A road runs around the old town. Traffic is enormous, but hardly anyone ventures into the old town.
Source: Conny Derdak
Anyone heading to the once magnificent old town of Taranto should be prepared for a real lost-place feeling. Where around 30,000 people once lived, there are now said to be only a few hundred left. On a dreary April afternoon, even those people are nowhere to be seen in the narrow streets. If you do run into anyone at all, it's a few curious tourists.

Inhabited or not? In very few cases is it clearly evident. Hardly anyone lives in Taranto's old town.
Source: Conny Derdak
Among the ruins, it can feel truly creepy. Doors are boarded shut, archways bricked up, windowpanes smashed, and plants grow on the balconies – not from pots, but from the ground.

The greenery grows on the balconies of Taranto even without human intervention.
Source: Conny Derdak
Many buildings are held in place with thick steel girders to prevent their fragile walls from toppling over. No matter how small or large the building, no matter how majestic it must have once appeared, nothing in Taranto's old town is safe from decay. Only a few churches appear to be still intact.

Many walls are held in shape by steel beams.
Source: Conny Derdak
The barren stone walls are covered in graffiti. "Stop killing us" is one of the inscriptions. The question inevitably arises: What is going on here? How could a once magnificent city have deteriorated to such an extent?

Street art breathes a little life back into the colorless old town.
Source: Conny Derdak
Its location alone makes it unique: The old town of Taranto is built on a rock. It is one kilometer long and 300 meters wide. Like an island, it stands almost self-sufficient in the water – were it not connected to the rest of the city by two bridges.

From a distance, it has not yet lost its splendor: the old town of Taranto sits imposingly on a rock.
Source: IMAGO/Pond5 Images
One bridge, the one in the south, connects the old town island with the modern, "pretty" part of the city. Here, on the mainland, there are palm trees, elegant facades, and a pretty shopping street.

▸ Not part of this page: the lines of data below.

File: config.mk
export PLATFORM = sky130hd
export DESIGN_NAME = resistor_ladder_button_classifier
export DESIGN_NICKNAME = d
export VERILOG_FILES = /design/src/sv/rlbc_pkg.sv /design/src/sv/rlbc_front.sv /design/src/sv/rlbc_queue.sv /design/src/sv/rlbc_back.sv /design/src/sv/resistor_ladder_button_classifier.sv
export VERILOG_INCLUDE_DIRS = /design/src /design/src/sv
export SDC_FILE = /design/constraint.sdc
export NUM_CORES = 2
export LEC_CHECK = 0
export BUFFER_PORTS_ARGS = -buffer_cell sky130_fd_sc_hd__buf_2
export CORE_ASPECT_RATIO = 1.5
export CORE_MARGIN = 4
export CORE_UTILIZATION = 50
export DETAILED_ROUTE_END_ITERATION = 16
export PLACE_DENSITY = 0.63
export RECOVER_POWER = 25
export SLEW_MARGIN = 20
export SYNTH_ARGS = -nofsm -noshare
export SYNTH_HDL_FRONTEND = slang
export SYNTH_SLANG_ARGS = --single-unit
File: constraint.sdc
create_clock -name clk -period 30.7 [get_ports clk]
set_input_delay 6.14 -clock clk [delete_from_list [all_inputs] [get_ports clk]]
set_output_delay 6.14 -clock clk [all_outputs]
set_load 0.02 [all_outputs]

This is what Taranto can look like: The elegant Piazza Maria Immacolata is located in the more modern part of the city.
Source: Conny Derdak
If you cross the bridge to the Old Town Island, everything is still relatively intact: a large castle, an active university building, a few small cafés.

At the beginning of the old town is a branch of the University of Bari. This building is in good condition.
Source: Conny Derdak
But with every step away from the mainland, it becomes quieter. Dirtier. Darker. Here, the old town of Taranto becomes a ghost town. It's a real shame, because until the 1970s, Taranto was a beautiful and thriving jewel on the Ionian Sea. The population was prosperous.

The further you go into the old town, the more desolate it becomes.
Source: Conny Derdak
What lies at the other end of the city? You'd rather not cross the bridge that leads to the other side of the mainland in the north. Because on this side lies the reason why people left the city: Europe's largest steelworks.

Bizarre: A mussel farm in the sea, while behind it, in the Tamburi district, the gigantic steel factory smokes.
Source: IMAGO/Dreamstime
In the 1960s, steel production began here under the name Ilva. Many workers were relocated from the old town to the part of the mainland where the factory was located. What was considered a great hope at the time, because the factory offered thousands of jobs and promised wealth, soon turned out to be one of Italy's biggest polluters. Not only that, but the steelworks also turned out to be a major threat to human life.

More and more people left the old town to move to Tamburi, near the steelworks.
Source: Conny Derdak
Toxic dioxides were released, and particulate matter penetrated homes. Many people in Taranto died (and continue to die) of cancer – including children. Cardiovascular and respiratory diseases increased. Was this all a coincidence? No. The connection between the illnesses and the steelworks is documented by an official study conducted by the Italian Ministry of Health in the early 2000s.
And today? The plant has changed hands several times. The coal and iron ore dumps were covered a few years ago to prevent the toxic dust from blowing into people's homes. The gigantic halls are up to 700 meters long.
The Taranto steelworks is currently under the care of a state commissioner. The future health of Taranto's residents, however, remains to be seen.

The government wants to revitalize the old town with one-euro houses. Whether it will ever regain its former glory is questionable.
Source: Conny Derdak
Meanwhile, the government is trying to lure people back to Taranto. Apparently, this has had little success so far, as so-called one-euro houses have been on offer in the old town since 2021. The fact that it is practically a ghost town is not mentioned.